On a website listing University policies affecting students, there’s a policy titled “Emergency Mental Health Withdrawal and Readmission.” It lays out a mechanism by which a student with mental health concerns can seek to withdraw from the University. It also contains provisions for the administration to seek an involuntary withdrawal. Associate Dean of Students Stephanie Pinder-Amaker confirmed that this is a relatively new policy, which went into effect on Jan. 6, 2004.
I was shocked when I found out about this policy. On the surface, it appears to allow what happened to Jordan Nott to happen to any student here. Though speaking to University administrators has allayed my worst fears, I still find some aspects of the policy deeply troubling.
I spoke with Sam Goodin, the director of services for students with disabilities and one of the policy’s original authors. Goodin pointed out that no students have been withdrawn under the policy. Fears that the University is quietly ridding itself of any student who becomes depressed are unfounded.
And, according to Goodin, the University certainly did not draw up the policy as a means of avoiding liability in any lawsuits that might result from a student’s suicide. “That never came up with the group that wrote it or the group that implemented it,” he said.
Goodin presented the mental health withdrawal policy as a means of avoiding a rash decision. “If (the policy is) followed, we shouldn’t do what George Washington did,” he said. Under the policy, students would have some input into the decision of whether they will be allowed to stay at the University. “The point of it,” Goodin explained, “is to have enough due process that we don’t violate a student’s rights.”
Written guidelines for making a withdrawal decision that Goodin provided support this benign interpretation of the policy. In addition to considering whether a student is compliant with treatments for his disorder, those making a withdrawal decision would be instructed to consider factors such as which potential solution would be least disruptive, or how a change in where the students lives would affect her.
The policy on mental-health withdrawal is written, however, in such a manner that it could lead to a situation similar to Nott’s in its effect, if not in its callousness. Particularly troubling is a provision for emergency interim withdrawal. Although this part of the policy urges that “every attempt” be made to meet with the student, it appears possible under the wording that a hospitalized student could be temporarily withdrawn without being consulted.
That, admittedly, is a far-fetched concern for a policy that has not been used so far. But there’s a much broader problem here: Why should the University be able to suspend a student against his will on account of his mental illness?

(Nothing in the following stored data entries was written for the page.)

This design comes from an exercise in tuning for small area, a short achievable clock period and few clock cycles per item on the open sky130 flow, not from production work. Function was checked by simulation only, so behaviour that the tests miss may differ from the original. Power and IR drop assume default switching activity.

--- design/flow/config.mk ---
export PLATFORM = sky130hd
export DESIGN_NAME = cavlc_count_top
export DESIGN_NICKNAME = cavlc_count_top
export VERILOG_FILES = /design/flow/design.v
export SDC_FILE = /design/flow/constraint.sdc
export NUM_CORES = 4
export LEC_CHECK = 0
export CAP_MARGIN = 20
export CORE_MARGIN = 2
export CORE_UTILIZATION = 35
export PLACE_DENSITY = 0.5
export SETUP_SLACK_MARGIN = 1.5
export SLEW_MARGIN = 20
--- design/flow/constraint.sdc ---
create_clock -name core_clock -period 5.0 [get_ports {clk}]
set_input_delay 1.0000 -clock core_clock [delete_from_list [all_inputs] [get_ports {clk}]]
set_output_delay 1.0000 -clock core_clock [all_outputs]
set_load 0.01 [all_outputs]
--- design/flow/design.v ---
package cavlc_pkg;
    typedef logic signed [7:0] coeff_t;
    typedef struct packed {
        coeff_t [16-1:0] coeffs;
        logic [10-1:0]        topleft_x;
        logic [10-1:0]        topleft_y;
        logic                           enc_slice_header;
        logic                           enc_mb_header;
    } blk_req_t;
    typedef struct packed {
        logic [5-1:0]             total_coeff;
        logic [5-1:0]             total_zeros;
        logic [1:0]                          trailing_ones;
        logic [2:0]                          t1_signs;
        logic [5-1:0]             level_cnt;
        coeff_t [16-1:0]      levels;
        logic [5-1:0]             run_cnt;
        logic [16-1:0][3:0]   runs;
        logic [10-1:0]             topleft_x;
        logic [10-1:0]             topleft_y;
        logic                                enc_slice_header;
        logic                                enc_mb_header;
    } cavlc_stats_t;
endpackage
module cavlc_skid #(
    parameter int W = 1
) (
    input  logic     clk,
    input  logic     rst,
    input  logic     in_valid_i,
    input  logic [W-1:0] in_data_i,
    output logic     in_ready_o,
    output logic     out_valid_o,
    output logic [W-1:0] out_data_o,
    input  logic     out_ready_i
);
    logic     main_valid_q;
    logic     spare_valid_q;
    logic [W-1:0] main_data_q;
    logic [W-1:0] spare_data_q;
    logic     main_free;
    assign main_free = out_ready_i || !main_valid_q;
    always_ff @(posedge clk) begin
        if (rst) begin
            main_valid_q  <= 1'b0;
            spare_valid_q <= 1'b0;
        end else if (main_free) begin
            main_valid_q  <= spare_valid_q || in_valid_i;
            spare_valid_q <= 1'b0;
        end else if (in_valid_i && !spare_valid_q) begin
            spare_valid_q <= 1'b1;
        end
    end
    always_ff @(posedge clk) begin
        if (main_free) begin
            main_data_q <= spare_valid_q ? spare_data_q : in_data_i;
        end
        if (!spare_valid_q) begin
            spare_data_q <= in_data_i;
        end
    end
    assign in_ready_o  = !spare_valid_q;
    assign out_valid_o = main_valid_q;
    assign out_data_o  = main_data_q;
endmodule
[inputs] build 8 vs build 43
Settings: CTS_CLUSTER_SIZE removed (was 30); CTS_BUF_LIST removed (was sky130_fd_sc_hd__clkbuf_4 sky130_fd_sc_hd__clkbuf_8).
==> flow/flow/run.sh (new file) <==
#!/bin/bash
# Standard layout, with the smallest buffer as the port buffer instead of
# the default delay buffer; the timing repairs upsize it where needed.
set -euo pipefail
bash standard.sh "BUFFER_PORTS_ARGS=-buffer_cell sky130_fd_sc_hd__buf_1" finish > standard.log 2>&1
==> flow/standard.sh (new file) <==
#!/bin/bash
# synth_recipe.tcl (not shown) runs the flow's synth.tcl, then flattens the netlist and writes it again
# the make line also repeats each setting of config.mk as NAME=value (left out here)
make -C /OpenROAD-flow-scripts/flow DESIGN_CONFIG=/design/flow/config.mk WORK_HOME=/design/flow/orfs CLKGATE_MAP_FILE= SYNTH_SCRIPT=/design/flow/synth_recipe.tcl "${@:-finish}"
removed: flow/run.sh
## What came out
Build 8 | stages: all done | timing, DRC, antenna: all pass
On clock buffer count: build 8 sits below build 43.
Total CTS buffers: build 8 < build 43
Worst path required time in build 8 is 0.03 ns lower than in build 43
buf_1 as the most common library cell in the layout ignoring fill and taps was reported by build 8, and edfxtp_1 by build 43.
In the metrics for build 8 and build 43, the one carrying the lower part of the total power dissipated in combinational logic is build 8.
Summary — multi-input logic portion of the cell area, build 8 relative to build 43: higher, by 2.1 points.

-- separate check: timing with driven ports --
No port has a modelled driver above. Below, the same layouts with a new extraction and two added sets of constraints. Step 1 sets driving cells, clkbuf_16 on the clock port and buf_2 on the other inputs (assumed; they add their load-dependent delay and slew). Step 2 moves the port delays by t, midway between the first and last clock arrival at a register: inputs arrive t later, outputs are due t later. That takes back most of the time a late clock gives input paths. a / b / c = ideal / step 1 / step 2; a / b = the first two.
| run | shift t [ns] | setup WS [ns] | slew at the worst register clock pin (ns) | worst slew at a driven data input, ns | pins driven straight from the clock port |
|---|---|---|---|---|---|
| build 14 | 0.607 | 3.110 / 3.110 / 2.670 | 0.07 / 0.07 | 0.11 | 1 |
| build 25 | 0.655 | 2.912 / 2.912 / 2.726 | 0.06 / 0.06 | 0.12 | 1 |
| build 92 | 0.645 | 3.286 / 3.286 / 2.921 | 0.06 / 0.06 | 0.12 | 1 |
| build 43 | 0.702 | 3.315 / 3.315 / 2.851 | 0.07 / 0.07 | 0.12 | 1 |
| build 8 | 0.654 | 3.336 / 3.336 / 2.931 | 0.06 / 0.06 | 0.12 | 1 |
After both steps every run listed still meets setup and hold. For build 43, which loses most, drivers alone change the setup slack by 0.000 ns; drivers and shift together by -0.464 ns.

Certainly, there are situations where a student will respond better to treatment in the company of his family, away from academic pressures. It seems equally clear, though, that there are cases where leaving one’s friends and classes behind in Ann Arbor would do more harm than good. To suggest that the University would know a student’s interest better than the student himself is more than just a return to the in loco parentis doctrine of decades past; it’s an unproductive assertion of power more likely to breed resentment than recovery.
Besides, there are already enough barriers facing students seeking help for a mental illness, ranging from the long wait times for an appointment at Counseling and Psychological Services to broad, harmful societal stigmas – that people with mental illnesses are “weak,” that depressed people can just “snap out of it.” Do we really need to add the possibility, however remote, that the University might seek an involuntary withdrawal to the list of concerns facing a student who is trying to build the courage to seek treatment?
Events this semester have shown, tragically, that not every student at the University with a mental illness receives the help he needs. All of us, students and administrators alike, should be doing what we can to make it easier for those who need treatment to seek it. I fail to see how the University’s involuntary withdrawal policy contributes to that goal.